UMAC-CPCI Full Catalog & Functionalities (SKU List)

CPU / Controller Modules

• 603625-104 (NNA1E222.1): PMAC2 Turbo CPU, UMAC-CPCI main processor, 32-axis capable
• 603625-101: PMAC2 Turbo CPU, earlier revision, 8-axis base configuration
• 603625-108: PMAC2 Turbo CPU, extended memory variant for large program storage
• 603610-101: UMAC-CPCI Turbo PMAC2 CPU with integrated Ethernet option
• 603610-104: UMAC-CPCI CPU, dual-port RAM interface for host PC communication

Analog / Digital I/O Modules

• 602804-101: ACC-24E2A – 8-channel ±10V analog output, 16-bit DAC, servo drive interface
• 602804-102: ACC-24E2S – 8-channel analog output with encoder feedback input
• 602805-101: ACC-28E – 32-channel digital I/O, 24VDC, opto-isolated
• 602805-102: ACC-28E2 – 64-channel digital I/O expansion, CPCI slot-mounted
• 602806-101: ACC-65E – 16-channel analog input, 12-bit ADC, for process feedback

Encoder / Feedback Interface Modules

• 602803-101: ACC-51E – 8-axis incremental encoder interface, RS-422 differential
• 602803-102: ACC-51E2 – 8-axis encoder interface with SSI absolute encoder support
• 602803-104: ACC-51E4 – EnDat 2.2 / Hiperface absolute encoder interface module

Communication & Fieldbus Adapter Modules

• 602810-101: ACC-84E – PROFIBUS-DP slave adapter for UMAC-CPCI backplane
• 602811-101: ACC-85E – DeviceNet adapter, scanner/slave configurable
• 602812-101: ACC-86E – EtherCAT master interface for distributed I/O integration

Power Supply Modules

• 602800-101: UMAC-CPCI 6U Power Supply, 100–240VAC input, +5V/+12V/-12V regulated DC output
• 602800-102: UMAC-CPCI Redundant Power Supply module, hot-swap capable

Sourcing Hard-to-Find & Obsolete UMAC-CPCI Parts

The UMAC-CPCI platform entered its mature/end-of-active-production phase as Delta Tau (acquired by Kollmorgen/Danaher) transitioned its primary development focus to the Power PMAC and EtherCAT-native architectures.

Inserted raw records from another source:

--- config.mk ---
export PLATFORM = sky130hd
export DESIGN_NAME = mem_access_stage
export DESIGN_NICKNAME = d
export VERILOG_FILES = /design/src/rtl/mem_access_stage.sv
export SDC_FILE = /design/constraint.sdc
export NUM_CORES = 1
export LEC_CHECK = 0
export BUFFER_PORTS_ARGS = -buffer_cell sky130_fd_sc_hd__buf_2
export CORE_MARGIN = 2
export CORE_UTILIZATION = 50
export CTS_CLUSTER_SIZE = 20
export DETAILED_ROUTE_END_ITERATION = 10
export GPL_ROUTABILITY_DRIVEN = 0
export HOLD_SLACK_MARGIN = 0.1
export PLACE_DENSITY = 0.84
export RECOVER_POWER = 100
export SYNTH_ARGS = -nofsm -noshare
export SYNTH_HDL_FRONTEND = slang
export SYNTH_SLANG_ARGS = --single-unit
export TNS_END_PERCENT = 100
--- constraint.sdc ---
create_clock -name clk -period 3 [get_ports clk]
set_input_delay 0.3 -clock clk [delete_from_list [all_inputs] [get_ports clk]]
set_output_delay 0.3 -clock clk [all_outputs]
set_load 0.02 [all_outputs]
File: src/rtl/decoder7_segment.sv
// -----------------------------------------------------------------------------
// decoder7_segment
//
// Registered BCD/hex to seven-segment decoder for one digit of the clock
// display. Each digit position has its own instance.
//
// Parameters:
//   ACTIVE_LOW      1: a segment is lit when its bit is 0 (common-anode board)
//                   0: a segment is lit when its bit is 1
//
// Ports:
//   clk             system clock, rising-edge active
//   rst             asynchronous, active-high reset (output forced "all off")
//   In[3:0]         digit value to display, 0-15
//   blank           1 = all segments off
//   lamp_test       1 = all segments on (overrides blank)
//   segmentDisplay  registered segment drive, bit 0 = a ... bit 6 = g
//
// Build option:
//   DECODER7_HEX_EN defined   -> In 10-15 shows A, b, C, d, E, F
//   DECODER7_HEX_EN undefined -> In 10-15 shows "all off"
// -----------------------------------------------------------------------------
module decoder7_segment #(
    parameter bit ACTIVE_LOW = 1'b1
) (
    input  logic       clk,
    input  logic       rst,
    input  logic [3:0] In,
    input  logic       blank,
    input  logic       lamp_test,
    output logic [6:0] segmentDisplay
);

    // Driven values for the two override states, already in board polarity.
    localparam logic [6:0] ALL_OFF = ACTIVE_LOW ? 7'h7F : 7'h00;

    logic [6:0] digitPattern;  // lit segments for In, active-high sense
    logic [6:0] litPattern;    // lit segments after the overrides
    logic [6:0] nextDisplay;   // litPattern converted to board polarity

    // Glyph lookup, segment order g..a.
    always_comb begin
        // NOTE: default assigned first so every path drives digitPattern and
        // no latch is inferred; it also makes unsupported codes show blank.
        digitPattern = 7'h00;
        unique case (In)
            4'd0:  digitPattern = 7'h3F;
            4'd1:  digitPattern = 7'h06;
            4'd2:  digitPattern = 7'h5B;
            4'd3:  digitPattern = 7'h4F;
            4'd4:  digitPattern = 7'h66;
            4'd5:  digitPattern = 7'h6D;
            4'd6:  digitPattern = 7'h7D;
            4'd7:  digitPattern = 7'h07;
            4'd8:  digitPattern = 7'h7F;
            4'd9:  digitPattern = 7'h6F;
`ifdef DECODER7_HEX_EN
            4'd10: digitPattern = 7'h77;  // A
            4'd11: digitPattern = 7'h7C;  // b
            4'd12: digitPattern = 7'h39;  // C
            4'd13: digitPattern = 7'h5E;  // d
            4'd14: digitPattern = 7'h79;  // E
            4'd15: digitPattern = 7'h71;  // F
`else
            4'd10, 4'd11, 4'd12,
            4'd13, 4'd14, 4'd15: digitPattern = 7'h00;
`endif
        endcase
    end

    // Override priority: lamp_test beats blank beats the decoded digit.
    always_comb begin
        litPattern = digitPattern;
        if (lamp_test) begin
            litPattern = 7'h7F;
        end else if (blank) begin
            litPattern = 7'h00;
        end
        nextDisplay = ACTIVE_LOW ? ~litPattern : litPattern;
    end

    // Output register; reset takes effect without waiting for a clock edge.
    always_ff @(posedge clk or posedge rst) begin
        // NOTE: non-blocking assignment for register state so every flop
        // samples its inputs from before the edge.
        if (rst) begin
            segmentDisplay <= ALL_OFF;
        end else begin
            segmentDisplay <= nextDisplay;
        end
    end

endmodule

However, the installed base of UMAC-CPCI systems in long-lifecycle industries — nuclear instrumentation, offshore drilling control, and legacy CNC retrofit — remains substantial. OEM new-production availability for modules such as the 603625-104 and associated ACC-series I/O cards is no longer guaranteed through standard distribution channels.

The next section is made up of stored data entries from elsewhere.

===== src/rtl/seq_divider.sv =====
// seq_divider: multicycle signed restoring divider, one quotient bit per cycle
module seq_divider
  import seq_divider_pkg::*;
#(
  parameter int WIDTH = DIV_WIDTH,
  parameter int CNT_W = DIV_CNT_W
) (
  input  logic             clock,
  input  logic             resetn,
  input  logic             ctrl_DIV,
  input  logic [WIDTH-1:0] data_operandA,
  input  logic [WIDTH-1:0] data_operandB,
  output logic [WIDTH-1:0] data_quotient,
  output logic [WIDTH-1:0] data_remainder,
  output logic             data_exception,
  output logic             data_resultRDY,
  output logic             busy
);
  state_t state, state_nx;
  logic [CNT_W-1:0] cnt;
  logic [WIDTH-1:0] rem, dvd, divisor, a_mag, b_mag;
  logic sign_a, sign_b, div_zero, ovf;
  logic [WIDTH:0] trial;
  logic no_borrow, take;
  assign a_mag = data_operandA[WIDTH-1] ? -data_operandA : data_operandA;
  assign b_mag = data_operandB[WIDTH-1] ? -data_operandB : data_operandB;
  assign take = no_borrow & ~trial[WIDTH];
  div_sub_step #(.WIDTH(WIDTH + 1)) u_step (
    .a        ({rem, dvd[WIDTH-1]}),
    .b        ({1'b0, divisor}),
    .diff     (trial),
    .no_borrow(no_borrow)
  );
  // state register
  always_ff @(posedge clock or negedge resetn)
    if (!resetn) state <= S_IDLE;
    else state <= state_nx;
  // next state: fixed-length run, no early exit
  always_comb begin
    state_nx = (state == S_IDLE) ? (ctrl_DIV ? S_RUN : S_IDLE) :
               (state == S_RUN)  ? ((cnt == CNT_W'(WIDTH - 1)) ? S_FIN : S_RUN) : S_IDLE;
  end
  // busy covers every non-idle cycle
  always_comb begin
    busy = state != S_IDLE;
  end
  // operand capture, shift-subtract iteration and signed result fix-up
  always_ff @(posedge clock or negedge resetn) begin
    if (!resetn) begin
      cnt            <= '0;
      rem            <= '0;
      dvd            <= '0;
      divisor        <= '0;
      sign_a         <= 1'b0;
      sign_b         <= 1'b0;
      div_zero       <= 1'b0;
      ovf            <= 1'b0;
      data_quotient  <= '0;
      data_remainder <= '0;
      data_exception <= 1'b0;
      data_resultRDY <= 1'b0;
    end else begin
      data_resultRDY <= 1'b0;
      case (state)
        S_IDLE: if (ctrl_DIV) begin
          dvd      <= a_mag;
          divisor  <= b_mag;
          rem      <= '0;
          cnt      <= '0;
          sign_a   <= data_operandA[WIDTH-1];
          sign_b   <= data_operandB[WIDTH-1];
          div_zero <= data_operandB == '0;
          ovf      <= (data_operandA == INT_MIN) && (&data_operandB);
        end
        S_RUN: begin
          rem <= take ? trial[WIDTH-1:0] : {rem[WIDTH-2:0], dvd[WIDTH-1]};
          dvd <= {dvd[WIDTH-2:0], take};
          cnt <= cnt + 1'b1;
        end
        S_FIN: begin
          data_resultRDY <= 1'b1;
          data_exception <= div_zero | ovf;
          data_quotient  <= div_zero ? '0 : ovf ? INT_MIN : (sign_a ^ sign_b) ? -dvd : dvd;
          data_remainder <= (div_zero | ovf) ? '0 : sign_a ? -rem : rem;
        end
        default: ;
      endcase
    end
  end
endmodule


===== config.mk =====
export PLATFORM = sky130hd
export DESIGN_NAME = seq_divider
export DESIGN_NICKNAME = d
export VERILOG_FILES = /design/src/rtl/seq_divider_pkg.sv /design/src/rtl/div_sub_step.sv /design/src/rtl/seq_divider.sv
export SDC_FILE = /design/constraint.sdc
export NUM_CORES = 1
export LEC_CHECK = 0
export BUFFER_PORTS_ARGS = -buffer_cell sky130_fd_sc_hd__buf_2
export CAP_MARGIN = 20
export CORE_MARGIN = 4
export CORE_UTILIZATION = 35
export CTS_CLUSTER_SIZE = 14
export DETAILED_ROUTE_END_ITERATION = 6
export PLACE_DENSITY = 0.57
export SLEW_MARGIN = 5
export SYNTH_ARGS = -nofsm -noshare
export SYNTH_HDL_FRONTEND = slang
export SYNTH_HIERARCHICAL = 1
export SYNTH_SLANG_ARGS = --single-unit

===== constraint.sdc =====
create_clock -name clock -period 3.6 [get_ports clock]
set_clock_uncertainty 0.1 [all_clocks]
set_input_delay 0.36 -clock clock [delete_from_list [all_inputs] [get_ports clock]]
set_output_delay 0.36 -clock clock [all_outputs]
set_load 0.005 [all_outputs]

DriveKNMS maintains a dedicated inventory program for UMAC-CPCI lifecycle extension, covering: verified surplus stock of CPU and I/O modules, component-level repair services for backplane and DSP board failures, firmware version matching to ensure compatibility with existing PMAC2 Turbo installations, and functional equivalency testing against OEM performance benchmarks. All sourced units are traceable to documented supply chains and are not refurbished without full disclosure.

Quality Control for the UMAC-CPCI Range

UMAC-CPCI modules present specific test challenges due to their CompactPCI backplane bus architecture and real-time DSP servo loop dependencies. DriveKNMS applies a structured validation protocol for all UMAC-CPCI units processed:

• Backplane continuity verification: All CPCI J1/J2 connector pins tested for impedance and signal integrity before module insertion.
• CPU boot sequence validation: The 603625-104 CPU is powered in a reference UMAC-CPCI chassis; PMAC2 Turbo firmware initialization, DSP clock lock, and DPRAM handshake with host interface are confirmed.
• Servo loop closure test: A closed-loop axis test with a reference encoder and simulated motor load verifies PID computation accuracy and interrupt timing.
• I/O module functional test: ACC-series analog and digital modules are tested for channel-by-channel output accuracy (DAC linearity ±0.05% FSR) and input threshold response.
• Fieldbus adapter enumeration: PROFIBUS and DeviceNet adapters are tested for correct GSD/EDS enumeration and data exchange with a reference master.
• Burn-in cycle: All CPU modules undergo a minimum 48-hour powered burn-in at ambient temperature to screen for early-life component failures.